Stored data entries:
◆ ◆ ◆ ◆ ◆

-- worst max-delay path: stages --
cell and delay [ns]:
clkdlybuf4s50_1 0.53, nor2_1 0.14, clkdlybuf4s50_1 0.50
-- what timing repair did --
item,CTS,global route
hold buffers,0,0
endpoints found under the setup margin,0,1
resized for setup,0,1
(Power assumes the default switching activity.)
[src/rtl/rtc_bus_ctrl.sv]
// Multiplexed address/data RTC bus master with timed strobe phases.
// Define RTC_BUS_BURST_EN to enable multi-beat bursts with address increment.
module rtc_bus_ctrl #(
  parameter int DATA_W  = 8,
  parameter int T_ADS   = 2,
  parameter int T_ACC   = 3,
  parameter int T_ADT   = 1,
  parameter int T_W     = 2,
  parameter int BURST_W = 4
) (
  input  logic              clk,
  input  logic              reset,
  input  logic              start,
  input  logic              rw,
  input  logic [DATA_W-1:0] addr,
  input  logic [BURST_W-1:0] burst_len,
  input  logic [DATA_W-1:0] wdata,
  input  logic [DATA_W-1:0] ad_in,
  output logic [DATA_W-1:0] ad_out,
  output logic              ad_oe,
  output logic              AD,
  output logic              CS,
  output logic              RD,
  output logic              WR,
  output logic              busy,
  output logic              done,
  output logic              beat_done,
  output logic [DATA_W-1:0] rdata
);

  localparam int CNT_W = 8;

  // Counter reload values are length-1; a zero length behaves as one clock.
  localparam logic [CNT_W-1:0] L_ADS =
    CNT_W'((T_ADS < 1) ? 0 : T_ADS - 1);
  localparam logic [CNT_W-1:0] L_ACC =
    CNT_W'((T_ACC < 1) ? 0 : T_ACC - 1);
  localparam logic [CNT_W-1:0] L_ADT =
    CNT_W'((T_ADT < 1) ? 0 : T_ADT - 1);
  localparam logic [CNT_W-1:0] L_W =
    CNT_W'((T_W < 1) ? 0 : T_W - 1);

  typedef enum logic [2:0] {
    S_IDLE, S_ADS, S_AACC, S_ADT,
    S_TW, S_DACC, S_DREC, S_DONE
  } state_t;

  state_t            state_q, state_d;
  logic [CNT_W-1:0]  cnt_q, cnt_d;
  logic [DATA_W-1:0] addr_q, addr_d;
  logic              rw_q, rw_d;
  logic [DATA_W-1:0] wdata_q, wdata_d;
  logic [DATA_W-1:0] rdata_q, rdata_d;
  logic              beat_done_q, beat_done_d;
  logic              last;

`ifdef RTC_BUS_BURST_EN
  logic [BURST_W-1:0] beats_q, beats_d;
`else
  logic unused_burst;
  assign unused_burst = ^burst_len;
`endif

  assign last = (cnt_q == '0);

  always_comb begin
    state_d     = state_q;
    cnt_d       = cnt_q;
    addr_d      = addr_q;
    rw_d        = rw_q;
    wdata_d     = wdata_q;
    rdata_d     = rdata_q;
    beat_done_d = 1'b0;
`ifdef RTC_BUS_BURST_EN
    beats_d     = beats_q;
`endif
    if (!last) cnt_d = cnt_q - 1'b1;
    unique case (state_q)
      S_IDLE: if (start) begin
        state_d = S_ADS;
        cnt_d   = L_ADS;
        addr_d  = addr;
        rw_d    = rw;
`ifdef RTC_BUS_BURST_EN
        beats_d = burst_len;
`endif
      end
      S_ADS: if (last) begin
        state_d = S_AACC;
        cnt_d   = L_ACC;
      end
      S_AACC: if (last) begin
        state_d = S_ADT;
        cnt_d   = L_ADT;
      end
      S_ADT: if (last) begin
        state_d = S_TW;
        cnt_d   = L_W;
        wdata_d = wdata;
      end
      S_TW: if (last) begin
        state_d = S_DACC;
        cnt_d   = L_ACC;
      end
      S_DACC: if (last) begin
        if (!rw_q) rdata_d = ad_in;
        state_d     = S_DREC;
        cnt_d       = L_W;
        beat_done_d = 1'b1;
      end
      S_DREC: if (last) begin
        state_d = S_DONE;
        cnt_d   = '0;
`ifdef RTC_BUS_BURST_EN
        if (beats_q != '0) begin
          state_d = S_ADS;
          cnt_d   = L_ADS;
          addr_d  = addr_q + 1'b1;
          beats_d = beats_q - 1'b1;
        end
`endif
      end
      S_DONE: state_d = S_IDLE;
    endcase
  end

  always_ff @(posedge clk or negedge reset) begin
    if (!reset) begin
      state_q     <= S_IDLE;
      cnt_q       <= '0;
      addr_q      <= '0;
      rw_q        <= 1'b0;
      wdata_q     <= '0;
      rdata_q     <= '0;
      beat_done_q <= 1'b0;
`ifdef RTC_BUS_BURST_EN
      beats_q     <= '0;
`endif
    end else begin
      state_q     <= state_d;
      cnt_q       <= cnt_d;
      addr_q      <= addr_d;
      rw_q        <= rw_d;
      wdata_q     <= wdata_d;
      rdata_q     <= rdata_d;
      beat_done_q <= beat_done_d;
`ifdef RTC_BUS_BURST_EN
      beats_q     <= beats_d;
`endif
    end
  end

  // Bus pins decode straight from state so reset releases them at once.
  always_comb begin
    AD     = 1'b1;
    CS     = 1'b1;
    RD     = 1'b1;
    WR     = 1'b1;
    ad_oe  = 1'b0;
    ad_out = '0;
    unique case (state_q)
      S_ADS: begin
        AD     = 1'b0;
        ad_oe  = 1'b1;
        ad_out = addr_q;
      end
      S_AACC: begin
        AD     = 1'b0;
        CS     = 1'b0;
        WR     = 1'b0;
        ad_oe  = 1'b1;
        ad_out = addr_q;
      end
      S_ADT: begin
        AD     = 1'b0;
        ad_oe  = 1'b1;
        ad_out = addr_q;
      end
      S_TW: begin
        ad_oe  = rw_q;
        ad_out = rw_q ? wdata_q : '0;
      end
      S_DACC: begin
        CS     = 1'b0;
        RD     = rw_q;
        WR     = !rw_q;
        ad_oe  = rw_q;
        ad_out = rw_q ? wdata_q : '0;
      end
      default: ;
    endcase
  end

  assign busy      = (state_q != S_IDLE);
  assign done      = (state_q == S_DONE);
  assign beat_done = beat_done_q;
  assign rdata     = rdata_q;

endmodule
==> src/rtl/imem_arbiter.sv <==
// Arbitrates one instruction-memory port between the boot loader and the core
// fetch path. BOOT: loader only, FLUSH: one idle cycle, RUN: round-robin.
module imem_arbiter
    import imem_arbiter_pkg::*;
#(
    parameter int CPU_WIDTH = `CPU_WIDTH,
    parameter int AW        = `INST_MEM_ADDR_WIDTH
) (
    input  logic                 clk,
    input  logic                 rst_n,
    input  logic                 fetch_req_i,
    input  logic [CPU_WIDTH-1:0] fetch_addr_i,
    output logic                 fetch_gnt_o,
    output logic                 fetch_rvalid_o,
    output logic [CPU_WIDTH-1:0] fetch_rdata_o,
    output logic                 fetch_err_o,
    input  logic                 ld_req_i,
    input  logic [CPU_WIDTH-1:0] ld_addr_i,
    input  logic [CPU_WIDTH-1:0] ld_wdata_i,
    output logic                 ld_gnt_o,
    input  logic                 ld_done_i,
    output logic                 mem_en_o,
    output logic                 mem_we_o,
    output logic [AW-1:0]        mem_addr_o,
    output logic [CPU_WIDTH-1:0] mem_wdata_o,
    input  logic [CPU_WIDTH-1:0] mem_rdata_i,
    output logic                 boot_done_o,
    output logic [1:0]           state_o
);

    // Handshake: a requester holds req/addr/data until its *_gnt_o is seen high
    // in the same cycle; a fetch response (fetch_rvalid_o) follows one cycle later.

    arb_state_e state_q;
    logic       last_q;
    logic       boot_done_q;
    logic       rvalid_q;
    logic       err_q;

    logic [1:0]    rr_req;
    logic [1:0]    rr_gnt;
    logic [AW-1:0] fetch_idx;
    logic [AW-1:0] ld_idx;
    logic          fetch_aligned;
    logic          unused_addr_bits;

    // Upper address bits are dropped so addresses wrap modulo 2^AW words.
    assign fetch_idx     = fetch_addr_i[AW+1:2];
    assign ld_idx        = ld_addr_i[AW+1:2];
    assign fetch_aligned = (fetch_addr_i[1:0] == 2'b00);
    assign unused_addr_bits = ^{fetch_addr_i[CPU_WIDTH-1:AW+2],
                                ld_addr_i[CPU_WIDTH-1:AW+2], ld_addr_i[1:0]};

    assign rr_req = {ld_req_i, fetch_req_i};

    imem_rr_sel u_rr_sel (
        .req_i  (rr_req),
        .last_i (last_q),
        .gnt_o  (rr_gnt)
    );

    always_comb begin
        fetch_gnt_o = 1'b0;
        ld_gnt_o    = 1'b0;
        mem_en_o    = 1'b0;
        mem_we_o    = 1'b0;
        mem_addr_o  = ld_idx;
        mem_wdata_o = ld_wdata_i;
        case (state_q)
            ST_BOOT: begin
                ld_gnt_o = ld_req_i;
                mem_en_o = ld_req_i;
                mem_we_o = ld_req_i;
            end
            ST_RUN: begin
                fetch_gnt_o = rr_gnt[REQ_FETCH];
                ld_gnt_o    = rr_gnt[REQ_LD];
                if (rr_gnt[REQ_FETCH]) begin
                    // A misaligned fetch is granted but never touches memory.
                    mem_en_o   = fetch_aligned;
                    mem_addr_o = fetch_idx;
                end else if (rr_gnt[REQ_LD]) begin
                    mem_en_o = 1'b1;
                    mem_we_o = 1'b1;
                end
            end
            default: ;
        endcase
    end

    always_ff @(posedge clk or negedge rst_n) begin
        if (!rst_n) begin
            state_q     <= ST_BOOT;
            last_q      <= LAST_LD;
            boot_done_q <= 1'b0;
            rvalid_q    <= 1'b0;
            err_q       <= 1'b0;
        end else begin
            rvalid_q <= fetch_gnt_o;
            err_q    <= fetch_gnt_o && !fetch_aligned;
            if (fetch_gnt_o) begin
                last_q <= LAST_FETCH;
            end else if (ld_gnt_o && (state_q == ST_RUN)) begin
                last_q <= LAST_LD;
            end
            case (state_q)
                ST_BOOT: begin
                    if (ld_done_i) begin
                        state_q <= ST_FLUSH;
                    end
                end
                ST_FLUSH: begin
                    state_q     <= ST_RUN;
                    boot_done_q <= 1'b1;
                end
                ST_RUN:  state_q <= ST_RUN;
                default: state_q <= ST_BOOT;
            endcase
        end
    end

    // mem_rdata_i is the memory's own output register, valid in the response cycle.
    assign fetch_rdata_o  = (rvalid_q && !err_q) ? mem_rdata_i : '0;
    assign fetch_rvalid_o = rvalid_q;
    assign fetch_err_o    = err_q;
    assign boot_done_o    = boot_done_q;
    assign state_o        = state_q;

endmodule
--- config.mk ---
export PLATFORM = sky130hd
export DESIGN_NAME = pc_gen_unit
export DESIGN_NICKNAME = d
export VERILOG_FILES = /design/src/rtl/pc_gen_unit.sv
export SDC_FILE = /design/constraint.sdc
export NUM_CORES = 1
export LEC_CHECK = 0
export BUFFER_PORTS_ARGS = -buffer_cell sky130_fd_sc_hd__buf_2
export CAP_MARGIN = 20
export CORE_MARGIN = 2
export CORE_UTILIZATION = 55
export DETAILED_ROUTE_END_ITERATION = 16
export PLACE_DENSITY = 0.79
export SYNTH_ARGS = -nofsm -noshare
export SYNTH_HDL_FRONTEND = slang
export SYNTH_SLANG_ARGS = --single-unit
--- constraint.sdc ---
create_clock -name clk -period 6.6 [get_ports clk]
set_input_delay 0 -clock clk [delete_from_list [all_inputs] [get_ports clk]]
set_output_delay 0 -clock clk [all_outputs]
set_load 0.005 [all_outputs]
### src/rtl/verdict_collector.sv
// verdict_collector: timestamps active monitor outputs, queues them as
// records and streams each record out as 64-bit words.
module verdict_collector #(
    parameter int DEPTH = 4,
    parameter int TS_W  = 48
) (
    input  logic                   clk,
    input  logic                   rst,
    input  logic                   en,
    input  logic signed [63:0]     output_0,
    input  logic                   output_0_aktv,
    input  logic signed [63:0]     output_1,
    input  logic                   output_1_aktv,
    output logic [63:0]            rec_data,
    output logic                   rec_valid,
    input  logic                   rec_ready,
    output logic                   rec_last,
    output logic                   overflow,
    output logic [15:0]            drop_count,
    output logic [$clog2(DEPTH):0] fifo_level
);

    localparam int AW = $clog2(DEPTH);
    localparam logic [AW:0] LVL_FULL = (AW+1)'(DEPTH);
    localparam logic [AW:0] LVL_ONE = (AW+1)'(1);

    typedef enum logic [1:0] {IDLE, HDR, V0, V1} state_t;

    state_t state;

    logic [TS_W-1:0] ts;
    logic [TS_W-1:0] mem_ts [DEPTH];
    logic [1:0]      mem_mask [DEPTH];
    logic [63:0]     mem_v0 [DEPTH];
    logic [63:0]     mem_v1 [DEPTH];

    logic [AW-1:0] rd_ptr;
    logic [AW-1:0] wr_ptr;
    logic [AW-1:0] nx_ptr;
    logic [AW-1:0] hd_ptr;

    logic [1:0]  mask;
    logic [1:0]  cur_mask;
    logic [63:0] hd_word;
    logic        push_req;
    logic        full;
    logic        push;
    logic        drop;
    logic        hs;
    logic        pop;
    logic        more;

    assign mask     = {output_1_aktv, output_0_aktv};
    assign full     = fifo_level == LVL_FULL;
    assign push_req = en && (mask != 2'b00);
    assign push     = push_req && !full;
    assign drop     = push_req && full;
    assign hs       = rec_valid && rec_ready && en;
    assign pop      = hs && rec_last;
    assign more     = fifo_level > LVL_ONE;
    assign nx_ptr   = rd_ptr + AW'(1);
    assign cur_mask = mem_mask[rd_ptr];

    // The header loaded next belongs to the head record when idle, or to
    // the record behind it when chaining straight out of a finished one.
    assign hd_ptr  = (state == IDLE) ? rd_ptr : nx_ptr;
    assign hd_word = {48'(mem_ts[hd_ptr]), 14'd0, mem_mask[hd_ptr]};

    always_ff @(posedge clk) begin
        if (push && !rst) begin
            mem_ts[wr_ptr]   <= ts;
            mem_mask[wr_ptr] <= mask;
            mem_v0[wr_ptr]   <= output_0;
            mem_v1[wr_ptr]   <= output_1;
        end
    end

    always_ff @(posedge clk) begin
        if (rst) begin
            state      <= IDLE;
            ts         <= '0;
            rd_ptr     <= '0;
            wr_ptr     <= '0;
            fifo_level <= '0;
            overflow   <= 1'b0;
            drop_count <= '0;
            rec_data   <= '0;
            rec_valid  <= 1'b0;
            rec_last   <= 1'b0;
        end else begin
            if (en)
                ts <= ts + TS_W'(1);
            if (push)
                wr_ptr <= wr_ptr + AW'(1);
            if (pop)
                rd_ptr <= nx_ptr;
            if (push && !pop)
                fifo_level <= fifo_level + LVL_ONE;
            else if (!push && pop)
                fifo_level <= fifo_level - LVL_ONE;
            if (drop) begin
                overflow <= 1'b1;
                if (drop_count != 16'hFFFF)
                    drop_count <= drop_count + 16'd1;
            end

            unique case (state)
                IDLE: begin
                    if (en && fifo_level != '0) begin
                        state     <= HDR;
                        rec_valid <= 1'b1;
                        rec_data  <= hd_word;
                        rec_last  <= 1'b0;
                    end
                end
                HDR: begin
                    if (hs) begin
                        if (cur_mask[0]) begin
                            state    <= V0;
                            rec_data <= mem_v0[rd_ptr];
                            rec_last <= !cur_mask[1];
                        end else begin
                            state    <= V1;
                            rec_data <= mem_v1[rd_ptr];
                            rec_last <= 1'b1;
                        end
                    end
                end
                V0: begin
                    if (hs && !rec_last) begin
                        state    <= V1;
                        rec_data <= mem_v1[rd_ptr];
                        rec_last <= 1'b1;
                    end
                end
                V1: begin
                end
            endcase

            if (pop) begin
                rec_last <= 1'b0;
                if (more) begin
                    state    <= HDR;
                    rec_data <= hd_word;
                end else begin
                    state     <= IDLE;
                    rec_valid <= 1'b0;
                end
            end
        end
    end

endmodule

◆ ◆ ◆ ◆ ◆

> _TASK OBJECTIVE_
Could you reproduce, exactly, every line above from the line with "ts <= ts + TS_W'(1);" to the line with "else if (!push && pop)", and no other line? Both ends count.

> _SOLUTION FOR THIS TASK_
                ts <= ts + TS_W'(1);
            if (push)
                wr_ptr <= wr_ptr + AW'(1);
            if (pop)
                rd_ptr <= nx_ptr;
            if (push && !pop)
                fifo_level <= fifo_level + LVL_ONE;
            else if (!push && pop)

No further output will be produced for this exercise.